Na última quinta-feira (29), o procurador-geral da República, Paulo Gonet, encaminhou um pedido ao Supremo Tribunal Federal (STF) para suspender a Lei 19.722, que proíbe a adoção de cotas raciais nas universidades públicas de Santa Catarina. A norma, sancionada pelo governador, já havia sido suspensa por uma decisão liminar do Tribunal de Justiça de Santa Catarina (TJSC), mas Gonet argumenta que a situação requer uma ação mais decisiva do STF para evitar impactos nos processos seletivos.
A legislação catarinense permite a reserva de vagas apenas para pessoas com deficiência e alunos de escolas públicas, excluindo a política de cotas raciais. Gonet destacou que a política de cotas já foi amplamente validada pelo STF em outras decisões, e a urgência da questão está relacionada ao início do ano acadêmico, que poderia resultar em efeitos jurídicos irreversíveis se a lei for aplicada.

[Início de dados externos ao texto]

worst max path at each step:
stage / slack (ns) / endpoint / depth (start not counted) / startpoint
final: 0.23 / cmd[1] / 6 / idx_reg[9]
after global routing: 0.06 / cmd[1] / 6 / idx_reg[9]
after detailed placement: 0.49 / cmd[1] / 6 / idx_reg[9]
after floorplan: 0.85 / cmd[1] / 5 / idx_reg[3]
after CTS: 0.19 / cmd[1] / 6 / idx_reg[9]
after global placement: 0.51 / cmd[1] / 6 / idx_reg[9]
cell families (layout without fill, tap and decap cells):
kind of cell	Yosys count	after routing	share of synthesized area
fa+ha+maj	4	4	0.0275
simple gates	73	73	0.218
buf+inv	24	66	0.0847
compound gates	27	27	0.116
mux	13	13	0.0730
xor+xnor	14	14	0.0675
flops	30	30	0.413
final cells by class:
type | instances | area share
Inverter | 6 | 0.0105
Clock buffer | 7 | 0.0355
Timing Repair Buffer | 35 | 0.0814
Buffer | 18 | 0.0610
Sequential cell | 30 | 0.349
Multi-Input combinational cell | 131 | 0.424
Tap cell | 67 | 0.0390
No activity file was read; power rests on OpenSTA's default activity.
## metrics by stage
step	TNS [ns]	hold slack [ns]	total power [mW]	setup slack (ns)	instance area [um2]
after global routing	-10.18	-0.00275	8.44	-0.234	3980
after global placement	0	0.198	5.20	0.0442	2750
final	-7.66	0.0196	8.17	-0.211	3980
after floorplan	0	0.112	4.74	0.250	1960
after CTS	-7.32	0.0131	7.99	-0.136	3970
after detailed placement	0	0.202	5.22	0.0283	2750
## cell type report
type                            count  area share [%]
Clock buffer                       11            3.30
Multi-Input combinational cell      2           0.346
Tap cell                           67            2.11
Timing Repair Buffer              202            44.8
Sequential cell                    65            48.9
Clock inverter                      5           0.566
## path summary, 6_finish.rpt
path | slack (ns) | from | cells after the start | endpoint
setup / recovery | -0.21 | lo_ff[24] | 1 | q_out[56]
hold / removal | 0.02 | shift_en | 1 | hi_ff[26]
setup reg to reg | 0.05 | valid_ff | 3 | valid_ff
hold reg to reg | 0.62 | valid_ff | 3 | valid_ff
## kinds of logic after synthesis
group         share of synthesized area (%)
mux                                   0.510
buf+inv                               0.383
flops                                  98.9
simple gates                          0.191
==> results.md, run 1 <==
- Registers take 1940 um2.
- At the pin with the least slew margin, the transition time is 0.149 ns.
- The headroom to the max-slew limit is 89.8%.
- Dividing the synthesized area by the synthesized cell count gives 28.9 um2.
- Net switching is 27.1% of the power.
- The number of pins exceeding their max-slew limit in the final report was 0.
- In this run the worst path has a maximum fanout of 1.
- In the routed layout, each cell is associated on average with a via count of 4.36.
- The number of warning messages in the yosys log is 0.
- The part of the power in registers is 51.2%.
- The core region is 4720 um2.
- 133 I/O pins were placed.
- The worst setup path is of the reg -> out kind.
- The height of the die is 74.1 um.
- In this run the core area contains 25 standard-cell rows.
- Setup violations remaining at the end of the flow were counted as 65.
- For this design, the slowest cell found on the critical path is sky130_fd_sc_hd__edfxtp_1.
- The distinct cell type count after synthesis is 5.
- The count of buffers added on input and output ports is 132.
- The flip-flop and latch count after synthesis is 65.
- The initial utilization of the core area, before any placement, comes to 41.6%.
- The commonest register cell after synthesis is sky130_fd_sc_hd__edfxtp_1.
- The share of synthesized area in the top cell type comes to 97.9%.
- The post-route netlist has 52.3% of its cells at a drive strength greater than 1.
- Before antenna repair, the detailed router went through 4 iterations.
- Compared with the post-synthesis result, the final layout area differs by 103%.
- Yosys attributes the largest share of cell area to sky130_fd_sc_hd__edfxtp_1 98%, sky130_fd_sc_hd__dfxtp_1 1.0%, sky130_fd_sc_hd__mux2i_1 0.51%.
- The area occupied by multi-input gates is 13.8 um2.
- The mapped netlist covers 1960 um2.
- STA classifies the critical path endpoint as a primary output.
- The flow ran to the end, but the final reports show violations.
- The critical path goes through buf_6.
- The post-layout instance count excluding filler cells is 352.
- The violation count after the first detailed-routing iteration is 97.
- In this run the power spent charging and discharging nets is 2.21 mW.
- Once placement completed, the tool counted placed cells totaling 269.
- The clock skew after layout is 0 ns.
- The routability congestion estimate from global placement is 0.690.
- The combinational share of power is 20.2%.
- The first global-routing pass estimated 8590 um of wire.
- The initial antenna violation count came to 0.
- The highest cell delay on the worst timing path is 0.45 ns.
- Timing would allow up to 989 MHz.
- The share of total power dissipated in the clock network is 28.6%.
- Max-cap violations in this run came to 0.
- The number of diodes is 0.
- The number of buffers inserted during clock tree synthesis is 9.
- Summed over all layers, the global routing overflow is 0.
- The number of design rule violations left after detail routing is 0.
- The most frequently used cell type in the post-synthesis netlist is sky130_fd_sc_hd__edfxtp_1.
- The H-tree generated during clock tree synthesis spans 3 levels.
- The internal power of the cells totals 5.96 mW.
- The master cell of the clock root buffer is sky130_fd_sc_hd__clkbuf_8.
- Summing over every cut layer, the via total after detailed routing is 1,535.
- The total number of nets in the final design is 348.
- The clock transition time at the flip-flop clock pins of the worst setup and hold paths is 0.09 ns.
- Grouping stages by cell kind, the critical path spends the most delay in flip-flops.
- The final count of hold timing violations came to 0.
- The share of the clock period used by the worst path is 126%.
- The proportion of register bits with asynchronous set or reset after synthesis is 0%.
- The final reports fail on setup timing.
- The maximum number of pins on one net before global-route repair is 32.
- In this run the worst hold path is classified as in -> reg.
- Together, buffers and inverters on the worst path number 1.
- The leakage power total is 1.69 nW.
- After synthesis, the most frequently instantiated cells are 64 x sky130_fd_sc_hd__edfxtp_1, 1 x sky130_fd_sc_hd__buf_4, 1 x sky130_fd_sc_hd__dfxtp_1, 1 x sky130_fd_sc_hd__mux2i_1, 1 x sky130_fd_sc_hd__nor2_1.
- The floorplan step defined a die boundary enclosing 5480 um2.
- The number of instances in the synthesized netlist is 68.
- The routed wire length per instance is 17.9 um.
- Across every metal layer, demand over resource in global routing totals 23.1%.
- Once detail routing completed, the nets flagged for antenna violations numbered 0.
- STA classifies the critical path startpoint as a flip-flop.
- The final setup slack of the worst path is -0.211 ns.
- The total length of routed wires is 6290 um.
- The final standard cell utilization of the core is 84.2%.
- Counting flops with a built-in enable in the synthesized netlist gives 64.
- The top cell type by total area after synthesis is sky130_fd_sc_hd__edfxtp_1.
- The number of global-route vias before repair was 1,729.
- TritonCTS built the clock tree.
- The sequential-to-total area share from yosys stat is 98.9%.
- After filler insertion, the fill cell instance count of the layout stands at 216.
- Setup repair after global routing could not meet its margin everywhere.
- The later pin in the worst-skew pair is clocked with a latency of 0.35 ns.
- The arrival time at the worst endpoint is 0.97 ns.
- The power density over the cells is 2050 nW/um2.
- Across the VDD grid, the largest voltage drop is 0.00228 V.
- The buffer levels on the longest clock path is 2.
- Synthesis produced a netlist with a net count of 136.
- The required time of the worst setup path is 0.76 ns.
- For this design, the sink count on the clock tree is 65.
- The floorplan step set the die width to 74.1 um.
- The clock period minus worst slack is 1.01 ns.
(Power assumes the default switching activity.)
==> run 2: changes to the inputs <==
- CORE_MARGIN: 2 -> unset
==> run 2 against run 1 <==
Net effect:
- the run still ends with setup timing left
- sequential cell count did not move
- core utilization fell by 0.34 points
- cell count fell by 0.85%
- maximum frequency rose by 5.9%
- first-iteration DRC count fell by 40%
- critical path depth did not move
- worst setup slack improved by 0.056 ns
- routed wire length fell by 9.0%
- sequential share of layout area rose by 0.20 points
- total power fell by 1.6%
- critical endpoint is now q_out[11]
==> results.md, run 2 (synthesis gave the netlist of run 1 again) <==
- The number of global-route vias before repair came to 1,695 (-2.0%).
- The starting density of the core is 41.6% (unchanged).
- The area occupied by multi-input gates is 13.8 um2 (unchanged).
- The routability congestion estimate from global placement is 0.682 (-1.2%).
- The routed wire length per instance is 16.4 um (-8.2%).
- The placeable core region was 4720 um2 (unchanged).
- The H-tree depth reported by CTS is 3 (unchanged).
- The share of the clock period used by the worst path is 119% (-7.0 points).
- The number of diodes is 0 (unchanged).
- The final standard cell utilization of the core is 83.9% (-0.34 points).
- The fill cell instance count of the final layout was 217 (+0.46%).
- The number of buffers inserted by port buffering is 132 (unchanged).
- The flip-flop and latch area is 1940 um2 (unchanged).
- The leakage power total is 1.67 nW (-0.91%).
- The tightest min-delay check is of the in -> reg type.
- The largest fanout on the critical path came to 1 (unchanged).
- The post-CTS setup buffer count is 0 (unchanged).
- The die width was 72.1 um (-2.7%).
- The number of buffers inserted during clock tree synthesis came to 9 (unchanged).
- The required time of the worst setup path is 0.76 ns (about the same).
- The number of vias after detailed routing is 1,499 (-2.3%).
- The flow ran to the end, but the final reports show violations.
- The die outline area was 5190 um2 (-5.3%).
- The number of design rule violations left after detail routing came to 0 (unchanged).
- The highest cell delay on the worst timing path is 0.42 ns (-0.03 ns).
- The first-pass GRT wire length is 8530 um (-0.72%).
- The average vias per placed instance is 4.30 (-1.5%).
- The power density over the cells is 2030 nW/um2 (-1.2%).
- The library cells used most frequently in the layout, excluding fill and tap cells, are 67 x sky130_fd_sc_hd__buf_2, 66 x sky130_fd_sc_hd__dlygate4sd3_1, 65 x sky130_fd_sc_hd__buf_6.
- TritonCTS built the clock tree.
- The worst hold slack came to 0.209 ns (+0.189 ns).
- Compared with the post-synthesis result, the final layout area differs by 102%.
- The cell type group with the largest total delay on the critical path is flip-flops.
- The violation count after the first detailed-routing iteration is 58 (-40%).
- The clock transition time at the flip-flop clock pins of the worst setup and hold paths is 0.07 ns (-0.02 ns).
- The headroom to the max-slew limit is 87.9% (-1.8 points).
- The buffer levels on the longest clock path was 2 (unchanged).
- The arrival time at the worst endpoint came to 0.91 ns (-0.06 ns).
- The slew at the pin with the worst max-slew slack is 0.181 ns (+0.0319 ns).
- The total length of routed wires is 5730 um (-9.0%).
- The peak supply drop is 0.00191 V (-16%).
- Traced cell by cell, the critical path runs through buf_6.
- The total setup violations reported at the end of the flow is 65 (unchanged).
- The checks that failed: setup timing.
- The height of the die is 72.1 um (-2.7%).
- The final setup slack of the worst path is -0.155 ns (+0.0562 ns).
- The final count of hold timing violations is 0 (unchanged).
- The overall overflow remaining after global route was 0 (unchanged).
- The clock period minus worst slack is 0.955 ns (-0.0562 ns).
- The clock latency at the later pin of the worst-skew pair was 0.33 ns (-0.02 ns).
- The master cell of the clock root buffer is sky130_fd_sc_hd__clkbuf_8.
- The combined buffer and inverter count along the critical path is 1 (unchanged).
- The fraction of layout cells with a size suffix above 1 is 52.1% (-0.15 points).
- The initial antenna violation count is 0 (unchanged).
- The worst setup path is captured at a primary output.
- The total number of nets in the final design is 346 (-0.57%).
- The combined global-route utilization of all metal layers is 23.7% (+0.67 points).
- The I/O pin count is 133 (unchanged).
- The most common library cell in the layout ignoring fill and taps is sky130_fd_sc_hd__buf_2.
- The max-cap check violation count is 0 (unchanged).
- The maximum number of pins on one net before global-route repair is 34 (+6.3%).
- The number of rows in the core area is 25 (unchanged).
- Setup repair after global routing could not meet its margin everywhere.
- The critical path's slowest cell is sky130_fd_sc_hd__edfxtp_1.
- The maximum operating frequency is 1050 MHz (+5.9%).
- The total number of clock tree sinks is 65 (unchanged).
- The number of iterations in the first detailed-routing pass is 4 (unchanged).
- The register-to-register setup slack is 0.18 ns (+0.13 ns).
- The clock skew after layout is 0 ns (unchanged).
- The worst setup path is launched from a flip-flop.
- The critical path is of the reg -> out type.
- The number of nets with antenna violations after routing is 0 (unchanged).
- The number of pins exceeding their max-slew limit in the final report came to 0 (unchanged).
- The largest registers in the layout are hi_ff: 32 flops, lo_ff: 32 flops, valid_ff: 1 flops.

O procurador também enfatizou a necessidade de uma decisão do STF, mesmo com a liminar do TJSC, argumentando que a coexistência de jurisdições exige uma resolução clara. Organizações como a Ordem dos Advogados do Brasil (OAB) e a União Nacional dos Estudantes (Une) já questionaram a proibição das cotas no STF, onde o ministro Gilmar Mendes atua como relator do caso.